Der Gang zum Oberverwaltungsgericht war vorgezeichnet, weil Schwarz ohnehin Berufung gegen das Urteil des Verwaltungsgerichts Göttingen von Ende Februar angekündigt hat. Der Streit um die Wahl wird nun auch mit dem mehrheitlichen Votum des Stadtrates vor dem Oberverwaltungsgericht Lüneburg entschieden.
Hilfe vom Städtetag

Franziska Schwarz. Foto: GZ-Archiv
Der Hilfe liegt eine Entscheidung des Präsidiums zugrunde. Ausschlaggebend seien die Fragen gewesen, ob die Berufung aus Sicht des Städtetags Aussicht auf Erfolg hat und ob der Fall „Bedeutung für die übrigen Mitglieder“ aufweist.
Im Kern gehe es darum, was Amtsträger im Wahlkampf dürfen.

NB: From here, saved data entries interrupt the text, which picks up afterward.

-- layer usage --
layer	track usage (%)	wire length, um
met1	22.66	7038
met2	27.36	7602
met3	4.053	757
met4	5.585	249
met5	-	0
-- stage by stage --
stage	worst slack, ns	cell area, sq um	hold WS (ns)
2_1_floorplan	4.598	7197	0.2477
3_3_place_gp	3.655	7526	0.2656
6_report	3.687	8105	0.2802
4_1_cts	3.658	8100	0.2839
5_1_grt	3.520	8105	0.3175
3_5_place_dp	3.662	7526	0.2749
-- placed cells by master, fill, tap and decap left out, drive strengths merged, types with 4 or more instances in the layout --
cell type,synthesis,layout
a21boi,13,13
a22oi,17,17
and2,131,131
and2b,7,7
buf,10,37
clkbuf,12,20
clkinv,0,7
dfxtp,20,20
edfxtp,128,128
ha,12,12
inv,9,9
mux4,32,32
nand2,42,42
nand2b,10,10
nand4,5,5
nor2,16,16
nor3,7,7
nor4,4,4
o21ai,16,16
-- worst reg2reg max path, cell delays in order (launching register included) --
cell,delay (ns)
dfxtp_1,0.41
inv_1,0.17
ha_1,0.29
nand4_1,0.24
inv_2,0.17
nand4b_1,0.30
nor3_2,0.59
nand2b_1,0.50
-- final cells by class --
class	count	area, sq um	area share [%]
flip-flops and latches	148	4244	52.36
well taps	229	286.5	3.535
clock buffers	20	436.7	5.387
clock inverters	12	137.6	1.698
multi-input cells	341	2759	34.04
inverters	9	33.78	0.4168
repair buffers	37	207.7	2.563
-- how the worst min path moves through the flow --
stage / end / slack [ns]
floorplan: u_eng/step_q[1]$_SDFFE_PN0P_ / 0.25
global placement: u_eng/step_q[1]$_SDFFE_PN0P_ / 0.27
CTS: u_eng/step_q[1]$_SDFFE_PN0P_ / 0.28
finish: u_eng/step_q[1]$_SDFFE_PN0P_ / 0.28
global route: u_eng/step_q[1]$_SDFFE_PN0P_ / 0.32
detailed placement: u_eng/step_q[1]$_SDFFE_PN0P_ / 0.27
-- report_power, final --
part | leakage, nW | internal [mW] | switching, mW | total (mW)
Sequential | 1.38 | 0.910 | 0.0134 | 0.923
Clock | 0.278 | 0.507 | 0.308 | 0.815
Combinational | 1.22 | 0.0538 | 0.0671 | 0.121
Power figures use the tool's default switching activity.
===== config.mk =====
export PLATFORM = sky130hd
export DESIGN_NAME = mgmt_frame_master
export DESIGN_NICKNAME = d
export VERILOG_FILES = /design/src/rtl/mgmt_pkg.sv /design/src/rtl/mgmt_mdc_gen.sv /design/src/rtl/mgmt_sync2.sv /design/src/rtl/mgmt_seq.sv /design/src/rtl/mgmt_frame_master.sv
export SDC_FILE = /design/constraint.sdc
export NUM_CORES = 1
export LEC_CHECK = 0
export BUFFER_PORTS_ARGS = -buffer_cell sky130_fd_sc_hd__buf_2
export CAP_MARGIN = 0
export CORE_ASPECT_RATIO = 2
export CORE_UTILIZATION = 53
export DETAILED_ROUTE_END_ITERATION = 7
export PLACE_DENSITY = 0.75
export SYNTH_ARGS = -nofsm -noshare
export SYNTH_HDL_FRONTEND = slang
export SYNTH_SLANG_ARGS = --single-unit

===== constraint.sdc =====
create_clock -name clk -period 1.9 [get_ports clk]
set_clock_uncertainty 0.05 [all_clocks]
set_input_delay 0.19 -clock clk [delete_from_list [all_inputs] [get_ports clk]]
set_output_delay 0.19 -clock clk [all_outputs]
set_load 0.005 [all_outputs]
`config.mk`:
```
export PLATFORM = sky130hd
export DESIGN_NAME = intp_regif
export DESIGN_NICKNAME = d
export VERILOG_FILES = /design/src/rtl/intp_pkg.sv /design/src/rtl/intp_decode.sv /design/src/rtl/intp_core.sv /design/src/rtl/intp_links.sv /design/src/rtl/intp_regif.sv
export SDC_FILE = /design/constraint.sdc
export NUM_CORES = 1
export LEC_CHECK = 0
export BUFFER_PORTS_ARGS = -buffer_cell sky130_fd_sc_hd__buf_2
export CAP_MARGIN = 20
export CORE_ASPECT_RATIO = 1.75
export CORE_MARGIN = 1
export CORE_UTILIZATION = 40
export DETAILED_ROUTE_END_ITERATION = 12
export GPL_TIMING_DRIVEN = 0
export PLACE_DENSITY = 0.72
export SETUP_SLACK_MARGIN = 0.1
export SYNTH_ARGS = -nofsm -noshare
export SYNTH_HDL_FRONTEND = slang
export SYNTH_SLANG_ARGS = --single-unit
```
`constraint.sdc`:
```
create_clock -name clk -period 2.4 [get_ports clk]
set_clock_uncertainty 0.15 [all_clocks]
set_input_delay 0.36 -clock clk [delete_from_list [all_inputs] [get_ports clk]]
set_output_delay 0.36 -clock clk [all_outputs]
set_load 0.01 [all_outputs]
```
[src/rtl/f2h_pkg.sv]
package f2h_pkg;

    localparam int IN_EW    = 8;
    localparam int IN_MW    = 23;
    localparam int OUT_EW   = 5;
    localparam int OUT_MW   = 10;

    localparam int IN_W     = 1 + IN_EW + IN_MW;
    localparam int OUT_W    = 1 + OUT_EW + OUT_MW;
    localparam int MAG_W    = OUT_EW + OUT_MW;
    localparam int IN_BIAS  = (1 << (IN_EW - 1)) - 1;
    localparam int OUT_BIAS = (1 << (OUT_EW - 1)) - 1;
    localparam int REBIAS   = IN_BIAS - OUT_BIAS;
    localparam int OUT_EMAX = (1 << OUT_EW) - 1;
    localparam int NORM_SH  = IN_MW - OUT_MW;
    localparam int SIG_W    = IN_MW + 1;
    localparam int SH_W     = $clog2(SIG_W + 1);
    localparam int REB_W    = IN_EW + 2;

    localparam logic [MAG_W-1:0] MAG_INF    = MAG_W'(OUT_EMAX << OUT_MW);
    localparam logic [MAG_W-1:0] MAG_QNAN   = MAG_INF | MAG_W'(1 << (OUT_MW - 1));
    localparam logic [MAG_W-1:0] MAG_MAXFIN = MAG_INF - MAG_W'(1);
    localparam logic [MAG_W-1:0] MAG_MINSUB = MAG_W'(1);

    typedef enum logic [1:0] {
        RND_DOWN = 2'd0,
        RND_UP   = 2'd1,
        RND_NEAR = 2'd2,
        RND_RSVD = 2'd3
    } rnd_mode_e;

    typedef enum logic [2:0] {
        CL_SPECIAL,
        CL_OVER,
        CL_UNDER,
        CL_SUBN,
        CL_NORM
    } cls_e;

    typedef struct packed {
        logic sign;
        cls_e cls;
        logic is_nan;
        logic nonzero;
    } cls_info_t;

    typedef struct packed {
        logic [OUT_EW-1:0] exp_field;
        logic [SIG_W-1:0]  sig;
        logic [SH_W-1:0]   shamt;
    } path_t;

    function automatic logic mode_is_near(input rnd_mode_e m);
        return (m == RND_NEAR) || (m == RND_RSVD);
    endfunction

    // true when a directed rule moves away from zero for this sign
    function automatic logic dir_favours(input rnd_mode_e m, input logic s);
        return ((m == RND_UP) && !s) || ((m == RND_DOWN) && s);
    endfunction

endpackage

[src/rtl/f2h_classify.sv]
module f2h_classify
    import f2h_pkg::*;
(
    input  logic [IN_W-1:0] word_i,
    output cls_info_t       info_o,
    output path_t           path_o
);
    localparam logic signed [REB_W-1:0] REB_OVF  = REB_W'(OUT_EMAX);
    localparam logic signed [REB_W-1:0] REB_UNF  = REB_W'(-OUT_MW);
    localparam logic signed [REB_W-1:0] REB_OFS  = REB_W'(REBIAS);
    localparam logic signed [REB_W-1:0] SUB_BASE = REB_W'(NORM_SH + 1);

    logic [IN_EW-1:0]        e_raw;
    logic [IN_MW-1:0]        mant;
    logic signed [REB_W-1:0] reb;

    always_comb begin
        e_raw = word_i[IN_W-2 -: IN_EW];
        mant  = word_i[IN_MW-1:0];
        reb   = $signed({2'b00, e_raw}) - REB_OFS;

        info_o.sign    = word_i[IN_W-1];
        info_o.nonzero = |word_i[IN_W-2:0];
        info_o.is_nan  = (&e_raw) && (|mant);
        info_o.cls     = CL_NORM;

        path_o.sig       = {1'b1, mant};
        path_o.exp_field = '0;
        path_o.shamt     = SH_W'(NORM_SH);

        if (&e_raw) begin
            info_o.cls = CL_SPECIAL;
        end else if (reb >= REB_OVF) begin
            info_o.cls = CL_OVER;
        end else if (reb < REB_UNF) begin
            info_o.cls = CL_UNDER;
        end else if (reb[REB_W-1] || (reb == '0)) begin
            info_o.cls   = CL_SUBN;
            path_o.shamt = SH_W'(SUB_BASE - reb);
        end else begin
            path_o.exp_field = reb[OUT_EW-1:0];
        end
    end
endmodule

[src/rtl/f2h_round.sv]
module f2h_round
    import f2h_pkg::*;
(
    input  logic             sign_i,
    input  path_t            path_i,
    input  rnd_mode_e        mode_i,
    output logic [MAG_W-1:0] mag_o
);
    logic [OUT_MW-1:0] kept;
    logic [SIG_W-1:0]  dropped;
    logic              guard;
    logic              sticky;
    logic              inc;
    logic [MAG_W-1:0]  trunc;

    always_comb begin
        kept    = OUT_MW'(path_i.sig >> path_i.shamt);
        dropped = SIG_W'({path_i.sig, {SIG_W{1'b0}}} >> path_i.shamt);
        guard   = dropped[SIG_W-1];
        sticky  = |dropped[SIG_W-2:0];

        if (mode_is_near(mode_i))
            inc = guard && (sticky || kept[0]);
        else
            inc = (guard || sticky) && dir_favours(mode_i, sign_i);

        // carry may ripple from fraction into exponent
        trunc = {path_i.exp_field, kept};
        mag_o = trunc + MAG_W'(inc);
    end
endmodule

[src/rtl/f2h_select.sv]
module f2h_select
    import f2h_pkg::*;
(
    input  cls_info_t        info_i,
    input  rnd_mode_e        mode_i,
    input  logic [MAG_W-1:0] rounded_i,
    output logic [OUT_W-1:0] half_o
);
    logic             near;
    logic             fav;
    logic [MAG_W-1:0] mag;

    always_comb begin
        near = mode_is_near(mode_i);
        fav  = dir_favours(mode_i, info_i.sign);
        unique case (info_i.cls)
            CL_SPECIAL: mag = info_i.is_nan ? MAG_QNAN : MAG_INF;
            CL_OVER:    mag = (near || fav) ? MAG_INF : MAG_MAXFIN;
            CL_UNDER:   mag = (!near && fav && info_i.nonzero) ? MAG_MINSUB : '0;
            default:    mag = rounded_i;
        endcase
        half_o = {info_i.sign, mag};
    end
endmodule

[src/rtl/sp2hp_conv.sv]
module sp2hp_conv
    import f2h_pkg::*;
(
    input  logic        clk,
    input  logic        rst,
    input  logic        in_valid,
    input  logic [31:0] in_word,
    input  logic [1:0]  in_mode,
    output logic        out_valid,
    output logic [15:0] out_half
);
    cls_info_t        info;
    path_t            path;
    rnd_mode_e        mode;
    logic [MAG_W-1:0] rounded;
    logic [OUT_W-1:0] half_c;

    assign mode = rnd_mode_e'(in_mode);

    f2h_classify u_cls (
        .word_i (in_word),
        .info_o (info),
        .path_o (path)
    );

    f2h_round u_rnd (
        .sign_i (info.sign),
        .path_i (path),
        .mode_i (mode),
        .mag_o  (rounded)
    );

    f2h_select u_sel (
        .info_i    (info),
        .mode_i    (mode),
        .rounded_i (rounded),
        .half_o    (half_c)
    );

    always_ff @(posedge clk) begin
        if (rst) begin
            out_valid <= 1'b0;
            out_half  <= '0;
        end else begin
            out_valid <= in_valid;
            if (in_valid)
                out_half <= half_c;
        end
    end

    // ---------------- assertions ----------------
    p_valid_set_r11: assert property (@(posedge clk) disable iff (rst)
        in_valid |=> out_valid);

    p_valid_clr_r11: assert property (@(posedge clk) disable iff (rst)
        !in_valid |=> !out_valid);

    p_inf_pass_r2: assert property (@(posedge clk) disable iff (rst)
        (in_valid && (&in_word[30:23]) && (in_word[22:0] == '0))
        |=> out_half == {$past(in_word[31]), MAG_INF});

    p_nan_quiet_r2: assert property (@(posedge clk) disable iff (rst)
        (in_valid && (&in_word[30:23]) && (in_word[22:0] != '0))
        |=> out_half == {$past(in_word[31]), MAG_QNAN});

    p_zero_keep_r10: assert property (@(posedge clk) disable iff (rst)
        (in_valid && (in_word[30:0] == '0)) |=> out_half == {$past(in_word[31]), 15'h0000});

    p_ovf_near_r3: assert property (@(posedge clk) disable iff (rst)
        (in_valid && (info.cls == CL_OVER) && in_mode[1]) |=> out_half[14:0] == MAG_INF);

    p_unf_near_r4: assert property (@(posedge clk) disable iff (rst)
        (in_valid && (info.cls == CL_UNDER) && in_mode[1]) |=> out_half[14:0] == 15'h0000);
endmodule

[config.mk]
export PLATFORM = sky130hd
export DESIGN_NAME = sp2hp_conv
export DESIGN_NICKNAME = d
export VERILOG_FILES = /design/src/rtl/f2h_pkg.sv /design/src/rtl/f2h_classify.sv /design/src/rtl/f2h_round.sv /design/src/rtl/f2h_select.sv /design/src/rtl/sp2hp_conv.sv
export SDC_FILE = /design/constraint.sdc
export NUM_CORES = 1
export LEC_CHECK = 0
export ABC_AREA = 1
export BUFFER_PORTS_ARGS = -buffer_cell sky130_fd_sc_hd__buf_4
export CORE_MARGIN = 4
export CORE_UTILIZATION = 60
export DETAILED_ROUTE_END_ITERATION = 10
export GPL_TIMING_DRIVEN = 0
export PLACE_DENSITY = 0.85
export SYNTH_ARGS = -nofsm -noshare
export SYNTH_HDL_FRONTEND = slang
export SYNTH_SLANG_ARGS = --single-unit
[constraint.sdc]
create_clock -name clk -period 7.83 [get_ports clk]
set_input_delay 1.566 -clock clk [delete_from_list [all_inputs] [get_ports clk]]
set_output_delay 1.566 -clock clk [all_outputs]
set_load 0.005 [all_outputs]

Wittkop sagt: „Der Amtsbonus darf nicht zu einem Amtsmalus werden.“ Damit spielt er auf die Befürchtung an, das Göttinger Urteil könnte Rathauschefs künftig in ihren Möglichkeiten beschränken.
Wie berichtet, hat das Verwaltungsgericht Göttingen die von Franziska Schwarz gewonnene Bürgermeisterwahl für ungültig erklärt, weil sie ihre Neutralitätspflicht verletzt habe. Bei ihren Bürgerterminen „Gespräche über den Gartenzaun“ sei sie nicht offen als Privatperson und Wahlkämpferin in eigener Sache aufgetreten. Bei den Treffen, die in der Corona-Zeit 2020 entstanden, habe sie zudem über „erkennbar wahlkampfrelevante Themen“ gesprochen.
Nicht blicken lassen
Die Bürgermeisterin entgegnete, das Urteil führe dazu, dass sich Amtsinhaber „in den letzten sechs Wochen vor der Wahl draußen möglichst nicht blicken lassen sollten“.

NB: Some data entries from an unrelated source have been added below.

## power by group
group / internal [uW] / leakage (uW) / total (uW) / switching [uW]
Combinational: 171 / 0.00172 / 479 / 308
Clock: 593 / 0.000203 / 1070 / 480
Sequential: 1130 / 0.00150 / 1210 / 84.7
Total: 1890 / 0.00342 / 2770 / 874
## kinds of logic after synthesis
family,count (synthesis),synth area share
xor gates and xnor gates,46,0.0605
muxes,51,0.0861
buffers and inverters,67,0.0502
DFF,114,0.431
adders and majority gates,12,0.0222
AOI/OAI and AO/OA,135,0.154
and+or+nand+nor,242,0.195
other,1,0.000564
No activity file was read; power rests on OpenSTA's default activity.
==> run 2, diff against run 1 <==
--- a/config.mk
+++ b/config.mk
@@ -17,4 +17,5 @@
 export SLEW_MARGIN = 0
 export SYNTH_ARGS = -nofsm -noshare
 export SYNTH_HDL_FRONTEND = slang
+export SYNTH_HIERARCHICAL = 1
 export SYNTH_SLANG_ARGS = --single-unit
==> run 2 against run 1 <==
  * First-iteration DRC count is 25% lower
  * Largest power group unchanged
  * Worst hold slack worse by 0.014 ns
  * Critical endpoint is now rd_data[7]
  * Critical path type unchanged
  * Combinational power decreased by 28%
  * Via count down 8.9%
--- src/rtl/cfgseq_regs.sv ---
// Holds the control word, packs and unpacks it, and forms the read mux.
// Assumes single-cycle bus accesses; reads are combinational.
module cfgseq_regs
    import cfgseq_pkg::*;
#(
    parameter int DATA_W = 32,
    parameter int ADDR_W = 2
) (
    input  logic              clk,
    input  logic              rst_n,
    input  logic              bus_sel,
    input  logic              bus_wr,
    input  logic [ADDR_W-1:0] bus_addr,
    input  logic [DATA_W-1:0] bus_wdata,
    output logic [DATA_W-1:0] bus_rdata,
    input  phase_t            phase,
    input  logic [MSEL_W-1:0] msel_q,
    input  logic              code_ok,
    input  logic              code_match,
    output ctrl_t             ctrl_q
);

    localparam logic [ADDR_W-1:0] A_STAT = ADDR_W'(0);
    localparam logic [ADDR_W-1:0] A_CTRL = ADDR_W'(1);

    logic [DATA_W-1:0] ctrl_word;
    logic [DATA_W-1:0] stat_word;
    logic              unused_wdata;

    assign unused_wdata = ^bus_wdata;

    // Capture a host write to the control word.
    always_ff @(posedge clk) begin
        if (!rst_n) begin
            ctrl_q <= '0;
        end else if (bus_sel && bus_wr && bus_addr == A_CTRL) begin
            ctrl_q.en    <= bus_wdata[CB_EN];
            ctrl_q.nce   <= bus_wdata[CB_NCE];
            ctrl_q.pull  <= bus_wdata[CB_PULL];
            ctrl_q.ratio <= bus_wdata[CB_RATLO+1:CB_RATLO];
            ctrl_q.dpath <= bus_wdata[CB_DPATH];
            ctrl_q.wide  <= bus_wdata[CB_WIDE];
        end
    end

    // Pack both words into their bus layouts.
    always_comb begin
        ctrl_word = '0;
        ctrl_word[CB_EN]                 = ctrl_q.en;
        ctrl_word[CB_NCE]                = ctrl_q.nce;
        ctrl_word[CB_PULL]               = ctrl_q.pull;
        ctrl_word[CB_RATLO+1:CB_RATLO]   = ctrl_q.ratio;
        ctrl_word[CB_DPATH]              = ctrl_q.dpath;
        ctrl_word[CB_WIDE]               = ctrl_q.wide;
        stat_word = '0;
        stat_word[2:0]                   = phase;
        stat_word[3+MSEL_W-1:3]          = msel_q;
        stat_word[3+MSEL_W]              = code_ok;
        stat_word[3+MSEL_W+1]            = code_match;
    end

    // Select the word to return on a read.
    always_comb begin
        bus_rdata = '0;
        if (bus_sel && !bus_wr) begin
            if (bus_addr == A_STAT)      bus_rdata = stat_word;
            else if (bus_addr == A_CTRL) bus_rdata = ctrl_word;
        end
    end

endmodule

Im Urteil des Verwaltungsgerichts heißt es indes ausdrücklich, „auch in Wahlkampfzeiten“ sei nicht „jede amtliche Kommunikation mit der Bevölkerung untersagt“. Die „Gespräche über den Gartenzaun“ bewertet das Gericht hingegen anders. Sie hätten „ohne jeden Anlass“ stattgefunden, seien aber offensichtlich wahlkampfrelevant“ gewesen. Die Bürgermeisterin habe in den Gesprächen zudem „den ihr als Amtsinhaberin zufallenden Wissensvorsprung“ genutzt. In der Wahlkampfphase hätten sich die Gartenzaun-Termine zudem „überproportional“ gehäuft. Das Gericht hält der Bürgermeisterin, die ihre Amtsgeschäfte aktuell weiterführt, „amtliche Wahlwerbung in eigener Sache“ vor.
Städtetag-Pressesprecher Stefan Wittkop bringt indes ein Argument ein, das der Bürgermeisterin helfen könnte. Er sagt, ein möglicher Verstoß allein reiche nicht aus, um eine Wahl für ungültig zu erklären. Dieser müsse vielmehr entscheidend für den Ausgang der Wahl gewesen sein. „Es muss auf diesen Verstoß angekommen sein“, betont er.
Wittkop verweist auf den Streit um die Wahl 2014 von Hauke Jagau zum Regionspräsidenten in Hannover. Moniert worden war seinerzeit eine „Wahlinformationskampagne“. Wittkop sagt, das zuständige Gericht habe die Anfechtung zurückgewiesen, weil sie nach Auffassung des Gerichts nicht entscheidend für den Ausgang gewesen sein.
Angefochten wurde die Wahl in Bad Gandersheim von einem ehemaligen CDU-Ratsmitglied. Die Abstimmung am Donnerstag über die Berufung erfolgte geheim. CDU-Stadträte hätten zuvor erklärt, gegen die Berufung zu stimmen, berichtet Carolin Zimmer, Pressesprecherin der Stadt.
Nicht das einzige Problem
Im Rat der 10.000-Einwohner-Stadt Bad Gandersheim hat die SPD acht Sitze und die CDU sechs, Grüne und „Die Unabhängigen verfügen jeweils über drei.
Bürgermeisterin Franziska Schwarz fehlte am Donnerstagabend in der Ratssitzung, sie ließ sich krankheitsbedingt entschuldigen. Die vom Verwaltungsgericht Göttingen für ungültig erklärte Bürgermeisterwahl ist derzeit nicht ihr einziges Problem.
Die Sozialdemokratin ist außerdem Aufsichtsratsvorsitzende der Landesgartenschau Bad Gandersheim. In dieser Woche war bekannt geworden, dass die Trägergesellschaft überraschend Insolvenz angemeldet hat. Dabei war, wie berichtet, nach dem Ende der Landesgartenschau Mitte Oktober 2023 noch eine schwarze Null in Aussicht gestellt worden.